Stored data entries:
========================================================================
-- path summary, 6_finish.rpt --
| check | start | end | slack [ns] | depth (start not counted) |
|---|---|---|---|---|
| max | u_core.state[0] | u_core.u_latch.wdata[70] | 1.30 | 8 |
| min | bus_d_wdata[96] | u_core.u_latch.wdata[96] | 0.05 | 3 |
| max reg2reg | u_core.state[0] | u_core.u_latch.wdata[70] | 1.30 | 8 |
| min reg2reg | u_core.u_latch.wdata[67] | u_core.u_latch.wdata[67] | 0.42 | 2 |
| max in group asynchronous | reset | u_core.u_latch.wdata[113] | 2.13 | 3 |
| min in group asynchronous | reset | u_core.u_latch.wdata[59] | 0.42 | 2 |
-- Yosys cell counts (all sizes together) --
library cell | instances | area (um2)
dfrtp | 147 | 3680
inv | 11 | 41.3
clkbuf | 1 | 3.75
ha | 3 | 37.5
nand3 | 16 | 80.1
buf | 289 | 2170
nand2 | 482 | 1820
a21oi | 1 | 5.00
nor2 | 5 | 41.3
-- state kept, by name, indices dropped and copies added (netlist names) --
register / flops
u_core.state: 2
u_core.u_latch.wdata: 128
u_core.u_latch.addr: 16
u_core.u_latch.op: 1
========================================================================
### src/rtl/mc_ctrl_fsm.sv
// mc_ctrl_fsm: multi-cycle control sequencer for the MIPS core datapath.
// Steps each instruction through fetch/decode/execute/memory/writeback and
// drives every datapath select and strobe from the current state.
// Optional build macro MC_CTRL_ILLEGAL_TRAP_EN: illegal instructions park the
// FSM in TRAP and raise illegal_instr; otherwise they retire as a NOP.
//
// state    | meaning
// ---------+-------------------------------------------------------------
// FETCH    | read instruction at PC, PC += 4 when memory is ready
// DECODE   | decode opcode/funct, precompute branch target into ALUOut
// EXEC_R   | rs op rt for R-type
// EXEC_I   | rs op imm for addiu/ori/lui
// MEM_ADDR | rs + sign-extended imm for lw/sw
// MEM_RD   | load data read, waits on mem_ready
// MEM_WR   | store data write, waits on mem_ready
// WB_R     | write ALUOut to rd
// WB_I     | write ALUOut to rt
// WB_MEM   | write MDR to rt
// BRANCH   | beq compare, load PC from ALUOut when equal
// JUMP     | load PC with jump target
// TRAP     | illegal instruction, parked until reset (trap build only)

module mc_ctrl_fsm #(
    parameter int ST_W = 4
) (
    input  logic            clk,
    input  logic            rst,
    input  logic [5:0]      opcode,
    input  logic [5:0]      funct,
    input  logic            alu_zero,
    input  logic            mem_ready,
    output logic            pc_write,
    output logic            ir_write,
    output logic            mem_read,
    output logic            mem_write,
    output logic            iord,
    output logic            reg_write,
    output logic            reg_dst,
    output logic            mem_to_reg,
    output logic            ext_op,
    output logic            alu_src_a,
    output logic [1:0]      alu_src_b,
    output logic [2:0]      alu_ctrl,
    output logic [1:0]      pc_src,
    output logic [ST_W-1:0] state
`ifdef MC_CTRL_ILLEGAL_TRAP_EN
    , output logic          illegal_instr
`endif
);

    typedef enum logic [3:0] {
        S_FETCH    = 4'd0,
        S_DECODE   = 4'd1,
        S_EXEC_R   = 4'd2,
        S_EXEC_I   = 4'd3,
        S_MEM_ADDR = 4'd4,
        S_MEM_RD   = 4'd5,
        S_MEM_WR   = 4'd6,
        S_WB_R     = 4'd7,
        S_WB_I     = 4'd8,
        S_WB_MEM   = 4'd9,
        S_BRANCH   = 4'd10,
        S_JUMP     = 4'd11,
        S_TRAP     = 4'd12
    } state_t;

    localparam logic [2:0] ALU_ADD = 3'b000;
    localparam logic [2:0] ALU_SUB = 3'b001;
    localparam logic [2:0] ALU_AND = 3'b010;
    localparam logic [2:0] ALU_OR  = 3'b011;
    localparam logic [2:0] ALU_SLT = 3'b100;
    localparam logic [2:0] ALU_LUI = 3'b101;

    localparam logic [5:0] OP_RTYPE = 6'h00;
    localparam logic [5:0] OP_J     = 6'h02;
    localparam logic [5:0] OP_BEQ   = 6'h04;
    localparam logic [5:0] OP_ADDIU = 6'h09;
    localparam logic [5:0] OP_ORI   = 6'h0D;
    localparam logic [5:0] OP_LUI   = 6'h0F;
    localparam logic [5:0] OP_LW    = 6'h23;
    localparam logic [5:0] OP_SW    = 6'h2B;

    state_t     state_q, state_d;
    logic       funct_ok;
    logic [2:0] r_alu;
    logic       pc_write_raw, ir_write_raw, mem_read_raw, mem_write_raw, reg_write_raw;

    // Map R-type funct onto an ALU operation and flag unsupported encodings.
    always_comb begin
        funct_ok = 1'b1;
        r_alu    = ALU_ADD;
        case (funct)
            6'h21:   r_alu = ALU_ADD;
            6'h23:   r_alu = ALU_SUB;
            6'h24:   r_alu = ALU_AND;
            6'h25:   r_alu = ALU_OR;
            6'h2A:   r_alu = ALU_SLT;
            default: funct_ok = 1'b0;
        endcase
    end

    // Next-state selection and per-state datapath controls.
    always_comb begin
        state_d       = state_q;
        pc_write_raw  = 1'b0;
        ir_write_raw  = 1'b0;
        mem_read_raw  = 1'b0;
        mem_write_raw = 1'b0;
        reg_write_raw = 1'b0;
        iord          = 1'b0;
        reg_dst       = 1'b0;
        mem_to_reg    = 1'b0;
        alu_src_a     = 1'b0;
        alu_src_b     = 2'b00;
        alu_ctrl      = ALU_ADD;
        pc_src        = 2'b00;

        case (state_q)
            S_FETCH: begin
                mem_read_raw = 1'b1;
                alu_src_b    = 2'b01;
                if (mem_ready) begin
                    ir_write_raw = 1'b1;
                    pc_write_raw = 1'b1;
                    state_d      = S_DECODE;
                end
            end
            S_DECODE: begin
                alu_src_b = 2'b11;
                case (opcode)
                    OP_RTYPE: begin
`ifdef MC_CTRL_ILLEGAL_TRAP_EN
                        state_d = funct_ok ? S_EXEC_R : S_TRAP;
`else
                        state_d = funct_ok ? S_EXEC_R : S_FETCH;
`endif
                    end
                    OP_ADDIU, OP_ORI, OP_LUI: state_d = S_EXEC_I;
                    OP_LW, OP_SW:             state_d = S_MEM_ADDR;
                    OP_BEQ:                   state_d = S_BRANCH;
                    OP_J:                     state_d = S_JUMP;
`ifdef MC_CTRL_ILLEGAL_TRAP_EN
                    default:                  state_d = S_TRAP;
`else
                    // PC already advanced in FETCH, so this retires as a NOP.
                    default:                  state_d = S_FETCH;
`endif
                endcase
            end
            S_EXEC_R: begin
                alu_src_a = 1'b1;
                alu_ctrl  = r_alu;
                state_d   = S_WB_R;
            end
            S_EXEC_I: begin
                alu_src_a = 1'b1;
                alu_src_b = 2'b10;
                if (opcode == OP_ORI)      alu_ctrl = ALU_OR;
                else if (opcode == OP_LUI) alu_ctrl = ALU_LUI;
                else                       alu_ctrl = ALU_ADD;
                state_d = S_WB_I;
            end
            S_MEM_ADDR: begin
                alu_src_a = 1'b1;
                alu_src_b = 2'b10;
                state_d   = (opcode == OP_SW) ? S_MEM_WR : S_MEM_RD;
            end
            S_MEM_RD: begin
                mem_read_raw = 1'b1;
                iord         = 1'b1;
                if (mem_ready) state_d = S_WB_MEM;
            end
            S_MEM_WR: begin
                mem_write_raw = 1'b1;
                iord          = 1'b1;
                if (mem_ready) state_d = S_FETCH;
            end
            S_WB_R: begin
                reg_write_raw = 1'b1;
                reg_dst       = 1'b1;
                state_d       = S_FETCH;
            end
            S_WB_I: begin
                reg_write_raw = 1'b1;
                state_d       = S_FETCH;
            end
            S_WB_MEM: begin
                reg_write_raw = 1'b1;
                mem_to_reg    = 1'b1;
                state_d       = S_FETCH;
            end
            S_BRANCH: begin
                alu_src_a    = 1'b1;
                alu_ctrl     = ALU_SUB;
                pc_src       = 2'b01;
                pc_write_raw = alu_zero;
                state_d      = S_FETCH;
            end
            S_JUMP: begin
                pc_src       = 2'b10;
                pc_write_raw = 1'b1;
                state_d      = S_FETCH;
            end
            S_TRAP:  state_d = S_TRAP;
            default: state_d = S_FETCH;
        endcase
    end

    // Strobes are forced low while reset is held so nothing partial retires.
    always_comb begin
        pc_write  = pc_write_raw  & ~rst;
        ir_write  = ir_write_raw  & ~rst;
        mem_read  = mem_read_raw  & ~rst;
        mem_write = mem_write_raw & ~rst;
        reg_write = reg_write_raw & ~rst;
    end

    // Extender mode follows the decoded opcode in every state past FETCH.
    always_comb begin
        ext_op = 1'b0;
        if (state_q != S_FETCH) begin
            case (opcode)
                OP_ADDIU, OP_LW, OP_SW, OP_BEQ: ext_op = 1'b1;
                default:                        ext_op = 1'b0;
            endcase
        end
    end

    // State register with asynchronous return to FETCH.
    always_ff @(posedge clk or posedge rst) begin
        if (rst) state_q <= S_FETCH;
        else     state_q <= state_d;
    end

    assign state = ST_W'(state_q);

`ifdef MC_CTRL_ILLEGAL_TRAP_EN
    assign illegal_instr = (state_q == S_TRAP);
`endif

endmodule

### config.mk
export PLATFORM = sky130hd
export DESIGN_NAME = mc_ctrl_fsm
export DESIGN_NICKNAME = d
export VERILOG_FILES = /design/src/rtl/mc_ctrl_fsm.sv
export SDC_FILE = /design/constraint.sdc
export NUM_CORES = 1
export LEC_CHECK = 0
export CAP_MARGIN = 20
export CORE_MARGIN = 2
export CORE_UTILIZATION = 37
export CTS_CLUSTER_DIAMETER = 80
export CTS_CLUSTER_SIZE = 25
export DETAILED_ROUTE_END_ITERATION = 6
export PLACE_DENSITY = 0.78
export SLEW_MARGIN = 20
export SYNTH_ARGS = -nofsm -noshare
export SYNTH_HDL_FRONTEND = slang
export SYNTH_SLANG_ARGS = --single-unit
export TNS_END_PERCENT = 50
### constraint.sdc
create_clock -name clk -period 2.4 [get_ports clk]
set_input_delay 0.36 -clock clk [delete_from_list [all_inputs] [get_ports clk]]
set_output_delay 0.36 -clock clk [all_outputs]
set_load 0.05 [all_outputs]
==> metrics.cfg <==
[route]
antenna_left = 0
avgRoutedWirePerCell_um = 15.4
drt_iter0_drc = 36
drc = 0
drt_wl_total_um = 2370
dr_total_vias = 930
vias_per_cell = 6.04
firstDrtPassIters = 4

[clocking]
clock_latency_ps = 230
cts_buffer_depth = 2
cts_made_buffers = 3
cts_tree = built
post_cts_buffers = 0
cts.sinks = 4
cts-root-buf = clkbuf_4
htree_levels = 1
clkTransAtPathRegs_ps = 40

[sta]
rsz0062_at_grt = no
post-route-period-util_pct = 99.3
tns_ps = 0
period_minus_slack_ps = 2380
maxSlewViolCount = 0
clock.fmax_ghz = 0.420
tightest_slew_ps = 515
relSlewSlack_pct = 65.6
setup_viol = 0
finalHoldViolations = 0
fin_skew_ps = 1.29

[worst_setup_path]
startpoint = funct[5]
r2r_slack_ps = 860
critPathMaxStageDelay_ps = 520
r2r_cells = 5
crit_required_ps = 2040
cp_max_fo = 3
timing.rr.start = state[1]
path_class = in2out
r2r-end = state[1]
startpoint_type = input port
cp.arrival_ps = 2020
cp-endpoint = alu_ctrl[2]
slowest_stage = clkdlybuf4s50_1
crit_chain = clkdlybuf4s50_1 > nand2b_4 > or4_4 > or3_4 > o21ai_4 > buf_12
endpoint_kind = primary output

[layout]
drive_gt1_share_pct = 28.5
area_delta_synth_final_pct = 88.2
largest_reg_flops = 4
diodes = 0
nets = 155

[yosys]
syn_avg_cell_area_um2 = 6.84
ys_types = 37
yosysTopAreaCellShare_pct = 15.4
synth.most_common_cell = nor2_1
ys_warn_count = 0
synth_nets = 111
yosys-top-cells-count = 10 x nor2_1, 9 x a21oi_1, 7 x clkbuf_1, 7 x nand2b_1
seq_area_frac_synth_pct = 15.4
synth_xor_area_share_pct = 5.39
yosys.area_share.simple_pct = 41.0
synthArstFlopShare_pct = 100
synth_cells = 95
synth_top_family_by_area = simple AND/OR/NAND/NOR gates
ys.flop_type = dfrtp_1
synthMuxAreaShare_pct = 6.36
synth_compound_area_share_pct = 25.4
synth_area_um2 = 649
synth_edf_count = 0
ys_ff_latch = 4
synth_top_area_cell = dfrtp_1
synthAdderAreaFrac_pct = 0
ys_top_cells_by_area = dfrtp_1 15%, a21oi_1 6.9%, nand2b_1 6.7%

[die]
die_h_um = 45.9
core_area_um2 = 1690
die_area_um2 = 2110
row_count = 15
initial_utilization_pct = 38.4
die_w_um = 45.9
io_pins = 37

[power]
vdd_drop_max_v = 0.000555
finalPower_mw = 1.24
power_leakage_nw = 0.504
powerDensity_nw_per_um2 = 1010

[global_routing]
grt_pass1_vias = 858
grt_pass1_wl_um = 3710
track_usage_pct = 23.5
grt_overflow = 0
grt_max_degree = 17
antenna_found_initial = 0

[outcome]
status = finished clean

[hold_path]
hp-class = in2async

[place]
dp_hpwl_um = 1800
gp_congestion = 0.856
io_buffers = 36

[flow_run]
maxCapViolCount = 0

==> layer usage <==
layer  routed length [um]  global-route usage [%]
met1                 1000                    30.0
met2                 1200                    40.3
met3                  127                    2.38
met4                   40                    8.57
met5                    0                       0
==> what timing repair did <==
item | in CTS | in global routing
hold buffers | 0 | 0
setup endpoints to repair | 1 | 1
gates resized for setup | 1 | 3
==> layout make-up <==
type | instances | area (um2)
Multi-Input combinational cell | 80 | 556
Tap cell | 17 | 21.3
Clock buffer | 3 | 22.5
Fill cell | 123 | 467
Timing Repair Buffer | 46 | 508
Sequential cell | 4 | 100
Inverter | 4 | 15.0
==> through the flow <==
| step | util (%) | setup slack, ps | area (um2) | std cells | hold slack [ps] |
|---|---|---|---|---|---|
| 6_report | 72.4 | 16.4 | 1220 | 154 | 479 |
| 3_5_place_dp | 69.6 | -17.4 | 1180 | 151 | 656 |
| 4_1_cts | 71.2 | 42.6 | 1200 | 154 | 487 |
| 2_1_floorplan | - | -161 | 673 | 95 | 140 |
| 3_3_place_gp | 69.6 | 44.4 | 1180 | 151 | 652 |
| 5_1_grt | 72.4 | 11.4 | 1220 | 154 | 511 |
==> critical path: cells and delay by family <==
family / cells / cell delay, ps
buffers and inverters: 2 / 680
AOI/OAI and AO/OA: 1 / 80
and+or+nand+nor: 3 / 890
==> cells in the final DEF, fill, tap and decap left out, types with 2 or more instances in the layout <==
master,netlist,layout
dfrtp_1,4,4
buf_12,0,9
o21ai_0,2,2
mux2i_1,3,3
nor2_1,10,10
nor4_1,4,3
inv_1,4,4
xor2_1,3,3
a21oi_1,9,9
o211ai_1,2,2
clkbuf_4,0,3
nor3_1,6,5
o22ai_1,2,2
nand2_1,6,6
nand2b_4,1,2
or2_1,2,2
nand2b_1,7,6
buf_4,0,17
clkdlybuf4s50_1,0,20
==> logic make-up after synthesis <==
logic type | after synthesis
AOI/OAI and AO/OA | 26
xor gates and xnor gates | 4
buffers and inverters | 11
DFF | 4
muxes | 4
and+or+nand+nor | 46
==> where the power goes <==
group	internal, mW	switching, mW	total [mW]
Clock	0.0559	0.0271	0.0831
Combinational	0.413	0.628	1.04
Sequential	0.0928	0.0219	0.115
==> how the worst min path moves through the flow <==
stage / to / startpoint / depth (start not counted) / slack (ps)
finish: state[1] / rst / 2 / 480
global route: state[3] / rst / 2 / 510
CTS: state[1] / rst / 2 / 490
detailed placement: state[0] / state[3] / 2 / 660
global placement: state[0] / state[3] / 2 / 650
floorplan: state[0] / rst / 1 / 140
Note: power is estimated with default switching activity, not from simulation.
========================================================================
§ Task item:
With the line that has "u_core.u_latch.wdata[113] | 2.13 | 3 |" as the first and the line that has "nor2 | 5 | 41.3" as the last, repeat exactly that run of lines above and no more.

§ Output below:
| max in group asynchronous | reset | u_core.u_latch.wdata[113] | 2.13 | 3 |
| min in group asynchronous | reset | u_core.u_latch.wdata[59] | 0.42 | 2 |
-- Yosys cell counts (all sizes together) --
library cell | instances | area (um2)
dfrtp | 147 | 3680
inv | 11 | 41.3
clkbuf | 1 | 3.75
ha | 3 | 37.5
nand3 | 16 | 80.1
buf | 289 | 2170
nand2 | 482 | 1820
a21oi | 1 | 5.00
nor2 | 5 | 41.3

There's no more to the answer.